The state’s hospital trade group also defended Sutter and said its billing practices were in line with industry standards.
“Sutter Health’s method of billing for these services was, and still is, consistent with federal and state laws and regulations,” said C. Duane Dauner, chief executive of the California Hospital Assn.
But given the way hospital billing works, even following ‘appropriate regulations and protocols’ that are ‘consistent with federal and state laws and regulations’ is no guarantee that hospital patients are being billed honestly, particularly in the case of self-pay patients.
So-called ‘chargemaster’ prices typically inflate the bill for self-pay patients by three to five times what an insurer would pay, as I’ve written about numerous times.
And regardless of the prices, just figuring out what services are being charged for can be almost impossible to decipher. Last week I wrote about the experience of the D’Andrea family, who wound up getting hit with massive out-of-network charges when after daughter Sienna’s hospital treatment. Mrs. D’Andrea’s mother took charge of figuring out the medical bills, which was described by the New York Times this way:
Consumers would do well to follow the lead of Ms. D’Andrea’s mother, Livia Cooper. The couple relied on her to deconstruct and analyze the reams of invoices that arrived in their mailbox — including a collection notice — since they were busy caring for Sienna.
Ms. Cooper spent countless hours poring over the bills, trying to make sense of it all. “It was so overwhelming,” said Ms. Cooper, who had to close the women’s boutique she ran with Ms. D’Andrea so they could focus on Sienna, who is now 9 months old. “We received department bills and there could be 60 invoices on one printout. You would have a bill for $8,100 from one department or $6,500 from another department. It was hard to figure out what was covered, what wasn’t covered and what was balance-billed.”
And of course mistakes are common, as Michelle Katz has pointed out in a blog post on avoiding big bills from the emergency room:
Get a copy of your medical chart: This is legally yours and it will not only help you recall some of the finer details of the event, but it also might help uncover some of the mysterious charges on your bill.

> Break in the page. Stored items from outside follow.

From an optimization exercise on the open Yosys and OpenROAD flow, aimed at small area, a short achievable clock period and few clock cycles per item; shortcuts taken in it are not production practice. Function was checked by simulation only, so behaviour that the tests miss may differ from the original.

===== design/flow/design.v =====
`timescale 1ns / 1ps
module div_xy(did,      
            div,      
            quo,             
            rem,             
            error            
);
    parameter M=25;                  
  parameter N=10;                  
input [M:0] did;
   input [N:0] div;
       output [M:0] quo;
       output [M:0] rem;
   output error;
   reg [M:0] quo;
   reg [M:0] rem;
   reg error;
   integer i;              
   always @(did or div)                
  begin
  quo=0;
  rem=0;                          
  if(div==0)
     error=1;                     
     else if(did==0)
          begin                     
              rem=div;
              quo=0;
              error=0;
           end
          else
          begin
              error=0;
           for (i=M+1;i>0;i=i-1)  
           begin
             rem={rem[M-1:0],did[i-1]};  
             quo=quo<<1;    
           if(rem>=div)    
     begin
  quo=quo+1;  
    rem=rem-div;   
    end
  end
          end
  end                                 
  endmodule
`timescale 1ns / 1ps
module div_z(did,      
				 div,      
				 quo,             
				 rem,             
				 error            
);
    parameter M=25;                  
  parameter N=8;                  
input [M:0] did;
 input [N:0] div;
     output [M:0] quo;
     output [M:0] rem;
 output error;
 reg [M:0] quo;
 reg [M:0] rem;
 reg error;
 integer i;              
 always @(did or div)                
begin
quo=0;
rem=0;                          
if(div==0)
   error=1;                     
   else if(did==0)
        begin                     
            rem=div;
            quo=0;
            error=0;
         end
        else
        begin
            error=0;
         for (i=M+1;i>0;i=i-1)  
         begin
           rem={rem[M-1:0],did[i-1]};  
           quo=quo<<1;    
         if(rem>=div)    
   begin
quo=quo+1;  
  rem=rem-div;   
  end
end
        end
end                                 
endmodule
`timescale 1ns / 1ps
module seg_plan(clk,rst,start,ox,oy,oz,dx,dy,dz,mod,v_con,n,
                done,dirx,diry,dirz,disx,disy,disz,vx,vy,vz);
parameter xy_limit=11,
z_limit=9,
vxy_limit=26,
vz_limit=26;
input clk;
input rst;
input start;
input [xy_limit-1:0] ox,oy,dx,dy;
input [z_limit-1:0] oz,dz;
input mod;
input [3:0] v_con;
input [3:0] n;
output reg done;
output reg dirx,diry,dirz;
output reg [xy_limit-1:0] disx,disy;
output reg [z_limit-1:0] disz;
output reg [vxy_limit-1:0] vx,vy;
output reg [vz_limit-1:0] vz;
reg [xy_limit-1:0] ox_r,oy_r,dx_r,dy_r;
reg [z_limit-1:0] oz_r,dz_r;
reg mod_r;
reg [3:0] v_con_r,n_r;
reg busy;
wire dirx_t,diry_t,dirz_t;
wire [xy_limit-1:0] disx_t,disy_t;
wire [z_limit-1:0] disz_t;
wire stab_x,stab_y,stab_z,stab_vz;
wire big_x,big_y;
wire [xy_limit-1:0] max_xy;
wire [xy_limit-1:0] divr_xy;
wire [z_limit-1:0] divr_z;
wire [vxy_limit-1:0] mul_xy;
wire [vz_limit-1:0] mul_z;
wire [vxy_limit-1:0] quo_xy,res_xy;
wire [vz_limit-1:0] quo_z,res_z;
wire error_xy,error_z;
wire [vxy_limit-1:0] vx_t,vy_t;
wire [vz_limit-1:0] vz_t;
reg [vxy_limit-1:0] vv;
assign dirx_t=(dx_r>ox_r)?1:0;
assign diry_t=(dy_r>oy_r)?1:0;
assign dirz_t=(dz_r>oz_r)?1:0;
assign disx_t=(dirx_t==1)?(dx_r-ox_r):(ox_r-dx_r);
assign disy_t=(diry_t==1)?(dy_r-oy_r):(oy_r-dy_r);
assign disz_t=(dirz_t==1)?(dz_r-oz_r):(oz_r-dz_r);
assign stab_x=(ox_r==dx_r)?1:0;
assign stab_y=(oy_r==dy_r)?1:0;
assign stab_z=(oz_r==dz_r)?1:0;
assign stab_vz=stab_z||(stab_x&&stab_y);
assign big_x=(disx_t>=disy_t)?1:0;
assign big_y=(disy_t>=disx_t)?1:0;
assign max_xy=(big_x==1)?disx_t:disy_t;
assign mul_xy=(big_x==1)?vv*disx_t:vv*disy_t;
assign divr_xy=(big_y==1)?disx_t:disy_t;
assign mul_z=vv*max_xy;
assign divr_z=disz_t;
assign vx_t=(stab_x==1)?vv:((big_x==1)?vv:quo_xy+1);
assign vy_t=(stab_y==1)?vv:((big_y==1)?vv:quo_xy+1);
assign vz_t=(stab_vz==1)?10000:quo_z+1;
always @(*)
begin
    if(mod_r==0)
    begin
        case(v_con_r)
        4'd1:vv=25000;
        4'd2:vv=21000;
        4'd3:vv=18000;
        4'd4:vv=15000;
        4'd5:vv=12000;
        4'd6:vv=10000;
        4'd7:vv=9000;
        4'd8:vv=8000;
        4'd9:vv=7000;
        4'd10:vv=6000;
        4'd11:vv=5000;
        4'd12:vv=4500;
        4'd13:vv=4000;
        4'd14:vv=3500;
        4'd15:vv=3000;
        default:vv=30000;
        endcase
    end
    else
    begin
        case(n_r)
        4'd1:vv=5000;
        4'd2:vv=10000;
        4'd3:vv=15000;
        4'd4:vv=20000;
        4'd5:vv=25000;
        4'd6:vv=30000;
        4'd7:vv=35000;
        4'd8:vv=40000;
        4'd9:vv=45000;
        4'd10:vv=50000;
        4'd11:vv=55000;
        4'd12:vv=60000;
        4'd13:vv=65000;
        4'd14:vv=70000;
        4'd15:vv=75000;
        default:vv=80000;
        endcase
    end
end
div_xy u_div_xy(
.did(mul_xy),
.div(divr_xy),
.quo(quo_xy),
.rem(res_xy),
.error(error_xy)
);
div_z u_div_z(
.did(mul_z),
.div(divr_z),
.quo(quo_z),
.rem(res_z),
.error(error_z)
);
always @(posedge clk)
begin
    if(start)
    begin
        ox_r<=ox;
        oy_r<=oy;
        oz_r<=oz;
        dx_r<=dx;
        dy_r<=dy;
        dz_r<=dz;
        mod_r<=mod;
        v_con_r<=v_con;
        n_r<=n;
    end
    dirx<=dirx_t;
    diry<=diry_t;
    dirz<=dirz_t;
    disx<=disx_t;
    disy<=disy_t;
    disz<=disz_t;
    vx<=vx_t;
    vy<=vy_t;
    vz<=vz_t;
end
always @(posedge clk)
begin
    if(rst)
    begin
        busy<=0;
        done<=0;
    end
    else
    begin
        busy<=start;
        done<=busy;
    end
end
endmodule

===== design/flow/run.sh =====
#!/bin/bash
# synth_recipe.tcl (not shown) runs the flow's synth.tcl, then flattens the netlist and writes it again
# the make line also repeats each setting of config.mk as NAME=value (left out here)
make -C /OpenROAD-flow-scripts/flow DESIGN_CONFIG=/design/flow/config.mk WORK_HOME=/design/flow/orfs CLKGATE_MAP_FILE= SYNTH_SCRIPT=/design/flow/synth_recipe.tcl finish

===== design/flow/config.mk =====
export PLATFORM = sky130hd
export DESIGN_NAME = seg_plan
export DESIGN_NICKNAME = seg_plan
export VERILOG_FILES = /design/flow/design.v
export SDC_FILE = /design/flow/constraint.sdc
export NUM_CORES = 4
export LEC_CHECK = 0
export CAP_MARGIN = 20
export CORE_MARGIN = 2
export CORE_UTILIZATION = 40
export SLEW_MARGIN = 20

===== design/flow/constraint.sdc =====
create_clock -name core_clock -period 100.0 [get_ports {clk}]
set_input_delay 20.0000 -clock core_clock [delete_from_list [all_inputs] [get_ports {clk}]]
set_output_delay 20.0000 -clock core_clock [all_outputs]
set_load 0.01 [all_outputs]
This is an optimization exercise on Yosys and OpenROAD, whose aim is small area and a short achievable clock period, not a production implementation.
The RTL was checked by simulation tests, not by an equivalence proof against the original design.
No activity file was given, so power comes from the tool's default toggle rates.

== try-juniper ==
// camera_pipeline
module camera_pipeline (
    input logic clock_in,
    input logic reset_n_in,
    input logic [9:0] bayer_data_in,
    input logic line_valid_in,
    input logic frame_valid_in,
    input logic [10:0] pan_x_start_in,
    input logic [10:0] pan_x_end_in,
    input logic [10:0] pan_y_start_in,
    input logic [10:0] pan_y_end_in,
    input logic [10:0] zoom_x_start_in,
    input logic [10:0] zoom_x_end_in,
    input logic [10:0] zoom_y_start_in,
    input logic [10:0] zoom_y_end_in,
    output logic [9:0] red_data_out,
    output logic [9:0] green_data_out,
    output logic [9:0] blue_data_out,
    output logic line_valid_out,
    output logic frame_valid_out,
    output logic [7:0] red_metering_out,
    output logic [7:0] green_metering_out,
    output logic [7:0] blue_metering_out
);
==> module debayer, before the edit <==
module debayer (
    input logic clock_in,
    input logic reset_n_in,
    input logic [9:0] bayer_data_in,
    input logic line_valid_in,
    input logic frame_valid_in,
    output logic [9:0] red_data_out,
    output logic [9:0] green_data_out,
    output logic [9:0] blue_data_out,
    output logic line_valid_out,
    output logic frame_valid_out,
    output logic frame_valid_next    
);
logic [7:0] x_counter;
logic [1:0] y_count;
logic y_parity;
logic [7:0] tap_select_low;
logic [15:0] tap_select_high;
logic [6:0] width_less_one;
always_comb begin
    width_less_one = 0;
    for (int i = 0; i < 8; i++)
        if (tap_select_low[i]) width_less_one[2:0] = width_less_one[2:0] | 3'(i);
    for (int i = 0; i < 16; i++)
        if (tap_select_high[i]) width_less_one[6:3] = width_less_one[6:3] | 4'(i);
end
logic last_line_valid_in;
logic last_frame_valid_in;
logic x_parity;
logic line_parity;
logic [8:0] mid_delay [0:127];
logic [8:0] mid0, mid1, mid2;
logic [8:0] top0;
logic [9:0] b0;
logic [10:0] vertical1, vertical2;
logic [8:0] tap_group [0:15];
logic [8:0] tap;
always_comb begin
    for (int g = 0; g < 16; g++) begin
        tap_group[g] = 0;
        for (int l = 0; l < 8; l++)
            tap_group[g] = tap_group[g] | (tap_select_low[l] ? mid_delay[8*g+l] : 9'd0);
    end
    tap = 0;
    for (int g = 0; g < 16; g++)
        tap = tap | (tap_select_high[g] ? tap_group[g] : 9'd0);
end
logic [8:0] seg64 [0:63];
logic [8:0] seg32 [0:31];
logic [8:0] seg16 [0:15];
logic [8:0] seg8 [0:7];
logic [8:0] seg4 [0:3];
logic [8:0] seg2 [0:1];
logic [8:0] seg1;
logic [8:0] after64, after32, after16, after8, after4, after2, after1;
assign after64 = width_less_one[6] ? seg64[63] : mid0;
assign after32 = width_less_one[5] ? seg32[31] : after64;
assign after16 = width_less_one[4] ? seg16[15] : after32;
assign after8 = width_less_one[3] ? seg8[7] : after16;
assign after4 = width_less_one[2] ? seg4[3] : after8;
assign after2 = width_less_one[1] ? seg2[1] : after4;
assign after1 = width_less_one[0] ? seg1 : after2;
always_ff @(posedge clock_in) begin
    if (line_valid_in) begin
        mid_delay[0] <= bayer_data_in[9:1];
        for (int i = 1; i < 128; i++) mid_delay[i] <= mid_delay[i-1];
        mid0 <= tap;
        mid1 <= mid0;
        mid2 <= mid1;
        seg64[0] <= mid0;
        for (int i = 1; i < 64; i++) seg64[i] <= seg64[i-1];
        seg32[0] <= after64;
        for (int i = 1; i < 32; i++) seg32[i] <= seg32[i-1];
        seg16[0] <= after32;
        for (int i = 1; i < 16; i++) seg16[i] <= seg16[i-1];
        seg8[0] <= after16;
        for (int i = 1; i < 8; i++) seg8[i] <= seg8[i-1];
        seg4[0] <= after8;
        for (int i = 1; i < 4; i++) seg4[i] <= seg4[i-1];
        seg2[0] <= after4;
        seg2[1] <= seg2[0];
        seg1 <= after2;
        top0 <= after1;
        b0 <= bayer_data_in;
        vertical1 <= {top0, 1'b0} + b0;
        vertical2 <= vertical1;
        x_parity <= x_counter[0];
        line_parity <= y_parity;
    end
end
always_ff @(posedge clock_in) begin
    if (frame_valid_in == 0) begin
        x_counter <= 0;
        y_count <= 0;
        y_parity <= 0;
    end
    else if (line_valid_in) begin
        x_counter <= x_counter + 1;
    end
    else begin
        x_counter <= 0;
        if (x_counter != 0) begin
            for (int i = 0; i < 8; i++)
                tap_select_low[i] <= (3'(x_counter - 8'd1) == 3'(i));
            for (int i = 0; i < 16; i++)
                tap_select_high[i] <= (4'((x_counter - 8'd1) >> 3) == 4'(i));
        end
        if (last_line_valid_in) begin
            y_parity <= ~y_parity;
            if (y_count != 2) y_count <= y_count + 1;
        end
    end
    last_frame_valid_in <= reset_n_in & frame_valid_in & y_count[1];
    last_line_valid_in <= reset_n_in & frame_valid_in & line_valid_in & (x_counter > 1);
end
assign frame_valid_next = reset_n_in & last_frame_valid_in;
logic [9:0] m0, m1, m2, t0;
assign m0 = {mid0, 1'b0};
assign m1 = {mid1, 1'b0};
assign m2 = {mid2, 1'b0};
assign t0 = {top0, 1'b0};
logic [10:0] horizontal;     
logic [10:0] vertical;       
logic [11:0] diagonal;       
logic [11:0] plus_sum;          
assign horizontal = m0 + m2;
assign vertical = vertical1;
assign diagonal = t0 + b0 + vertical2;
assign plus_sum = vertical1 + m0 + m2;
always_ff @(posedge clock_in) begin
    frame_valid_out <= frame_valid_next;
    line_valid_out <= reset_n_in & last_frame_valid_in & last_line_valid_in;
    case ({x_parity, line_parity})
        2'b00: begin
            red_data_out <= m1;
            green_data_out <= plus_sum[11:2];
            blue_data_out <= diagonal[11:2];
        end
        2'b10: begin
            red_data_out <= horizontal[10:1];
            green_data_out <= m1;
            blue_data_out <= vertical[10:1];
        end
        2'b01: begin
            red_data_out <= vertical[10:1];
            green_data_out <= m1;
            blue_data_out <= horizontal[10:1];
        end
        default: begin
            red_data_out <= diagonal[11:2];
            green_data_out <= plus_sum[11:2];
            blue_data_out <= m1;
        end
    endcase
end
endmodule
export LEC_CHECK = 0
export CAP_MARGIN = 20
export CORE_MARGIN = 2
export CORE_UTILIZATION = 65
export CTS_CLUSTER_DIAMETER = 100
export CTS_CLUSTER_SIZE = 24
export PLACE_DENSITY = 0.75
export SLEW_MARGIN = 20
create_clock -name core_clock -period 10.0 [get_ports {clock_in}]
standard.sh (not shown) runs the stock make flow with config.mk's settings and CLKGATE_MAP_FILE= SYNTH_SCRIPT=/design/flow/synth_recipe.tcl, a recipe that flattens the netlist after the stock synthesis.
==> flow/flow/run.sh <==
#!/bin/bash
set -euo pipefail
bash standard.sh SETUP_SLACK_MARGIN=6.7 \
    "BUFFER_PORTS_ARGS=-buffer_cell sky130_fd_sc_hd__buf_2" \
    finish > standard_flow.log 2>&1
### try-juniper -> try-cedar
--- a/flow/design.v
+++ b/flow/design.v
@@ -108,12 +108,14 @@
 logic [7:0] x_counter;
 logic [1:0] y_count;
 logic y_parity;
 logic [7:0] tap_select_low;
 logic [15:0] tap_select_high;
 logic [6:0] width_less_one;
+logic [6:0] width_less_two;
+assign width_less_two = width_less_one - 7'd1;
 always_comb begin
     width_less_one = 0;
     for (int i = 0; i < 8; i++)
         if (tap_select_low[i]) width_less_one[2:0] = width_less_one[2:0] | 3'(i);
     for (int i = 0; i < 16; i++)
         if (tap_select_high[i]) width_less_one[6:3] = width_less_one[6:3] | 4'(i);
@@ -121,15 +123,14 @@
 logic last_line_valid_in;
 logic last_frame_valid_in;
 logic x_parity;
 logic line_parity;
 logic [8:0] mid_delay [0:127];
 logic [8:0] mid0, mid1, mid2;
-logic [8:0] top0;
-logic [9:0] b0;
-logic [10:0] vertical1, vertical2;
+logic [8:0] top_next;
+logic [10:0] vertical0, vertical1, vertical2;
 logic [8:0] tap_group [0:15];
 logic [8:0] tap;
 always_comb begin
     for (int g = 0; g < 16; g++) begin
         tap_group[g] = 0;
         for (int l = 0; l < 8; l++)
@@ -144,19 +145,19 @@
 logic [8:0] seg16 [0:15];
 logic [8:0] seg8 [0:7];
 logic [8:0] seg4 [0:3];
 logic [8:0] seg2 [0:1];
 logic [8:0] seg1;
 logic [8:0] after64, after32, after16, after8, after4, after2, after1;
-assign after64 = width_less_one[6] ? seg64[63] : mid0;
-assign after32 = width_less_one[5] ? seg32[31] : after64;
-assign after16 = width_less_one[4] ? seg16[15] : after32;
-assign after8 = width_less_one[3] ? seg8[7] : after16;
-assign after4 = width_less_one[2] ? seg4[3] : after8;
-assign after2 = width_less_one[1] ? seg2[1] : after4;
-assign after1 = width_less_one[0] ? seg1 : after2;
+assign after64 = width_less_two[6] ? seg64[63] : mid0;
+assign after32 = width_less_two[5] ? seg32[31] : after64;
+assign after16 = width_less_two[4] ? seg16[15] : after32;
+assign after8 = width_less_two[3] ? seg8[7] : after16;
+assign after4 = width_less_two[2] ? seg4[3] : after8;
+assign after2 = width_less_two[1] ? seg2[1] : after4;
+assign after1 = width_less_two[0] ? seg1 : after2;
 always_ff @(posedge clock_in) begin
     if (line_valid_in) begin
         mid_delay[0] <= bayer_data_in[9:1];
         for (int i = 1; i < 128; i++) mid_delay[i] <= mid_delay[i-1];
         mid0 <= tap;
         mid1 <= mid0;
@@ -171,15 +172,15 @@
         for (int i = 1; i < 8; i++) seg8[i] <= seg8[i-1];
         seg4[0] <= after8;
         for (int i = 1; i < 4; i++) seg4[i] <= seg4[i-1];
         seg2[0] <= after4;
         seg2[1] <= seg2[0];
         seg1 <= after2;
-        top0 <= after1;
-        b0 <= bayer_data_in;
-        vertical1 <= {top0, 1'b0} + b0;
+        top_next <= after1;
+        vertical0 <= {top_next, 1'b0} + bayer_data_in;
+        vertical1 <= vertical0;
         vertical2 <= vertical1;
         x_parity <= x_counter[0];
         line_parity <= y_parity;
     end
 end
 always_ff @(posedge clock_in) begin
@@ -205,24 +206,23 @@
         end
     end
     last_frame_valid_in <= reset_n_in & frame_valid_in & y_count[1];
     last_line_valid_in <= reset_n_in & frame_valid_in & line_valid_in & (x_counter > 1);
 end
 assign frame_valid_next = reset_n_in & last_frame_valid_in;
-logic [9:0] m0, m1, m2, t0;
+logic [9:0] m0, m1, m2;
 assign m0 = {mid0, 1'b0};
 assign m1 = {mid1, 1'b0};
 assign m2 = {mid2, 1'b0};
-assign t0 = {top0, 1'b0};
 logic [10:0] horizontal;     
 logic [10:0] vertical;       
 logic [11:0] diagonal;       
 logic [11:0] plus_sum;          
 assign horizontal = m0 + m2;
 assign vertical = vertical1;
-assign diagonal = t0 + b0 + vertical2;
+assign diagonal = vertical0 + vertical2;
 assign plus_sum = vertical1 + m0 + m2;
 always_ff @(posedge clock_in) begin
     frame_valid_out <= frame_valid_next;
     line_valid_out <= reset_n_in & last_frame_valid_in & last_line_valid_in;
     case ({x_parity, line_parity})
         2'b00: begin
==> summary.txt <==
- NOTE: xor/xnor share of the synthesized area in try-cedar exceeds that of try-juniper
- try-cedar against try-juniper; global-route wire length before repair is up by a few percent.
- Between try-juniper and try-cedar, floorplan core area increased.
- try-cedar went all the way through the flow, and no timing, DRC or antenna check failed.
- try-cedar vs. try-juniper: cell count rose about 1.5%, final area increased by about 1.2% relative to the old numbers, setup slack increased 0.014 ns, placed cell area higher.
- Changes observed in try-cedar relative to try-juniper: post-route total power went up; count of clock-buffer cells in the layout has increased.

port drivers added, routing unchanged:
The flow's constraints put no driver on any port. The routed layouts listed below were extracted and timed again, unchanged, in two steps. Step 1 assumes that a clkbuf_16 drives the clock port and a buf_2 every other input. Step 2 also shifts input and output timing later by t, the mid clock arrival at the registers, as if the neighbouring blocks saw the same clock. Three values: ideal, step 1, step 2; two values: the first two.
run | t (ns) | setup WS [ns] | latest minus earliest clock arrival (ns)
try-juniper | 0.830 | 6.646 / 6.646 / 6.102 | 0.030 / 0.030
try-cedar | 0.854 | 6.660 / 6.660 / 6.094 | 0.046 / 0.046
After both steps setup and hold are still met in every run listed. The setup slack of try-cedar, which loses most, moves by 0.000 ns with the drivers and by -0.566 ns with both steps.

When Suzanne and I compared this with the itemized bill we uncovered the following: wrong dates, wrong times, wrong amounts, double charges, unnecessary tests and even a wrong diagnosis.
The best advice for self-pay patients when it comes to care provided by hospitals is probably to avoid hospitals altogether, if at all possible. Don’t get lab tests or imaging services like MRIs done at a hospital, go to independent surgery centers for outpatient procedures, and if you need to go to a hospital try to find one that will provide you with a ‘package’ price that includes all charges in a single fee, either in the U.S. or even overseas as a medical tourist.
You might also consider a medical bill negotiation service, which can often be used both before or after the treatment.
Large insurers have teams of auditors able to root out inaccurate or dishonest hospital charges. Self-pay patients only have themselves, at least until they decide to bring in some help. So pay close attention, question every line item, and know when you need to get help understanding what the charges are. It might be the difference between getting an honest bill and getting ripped off.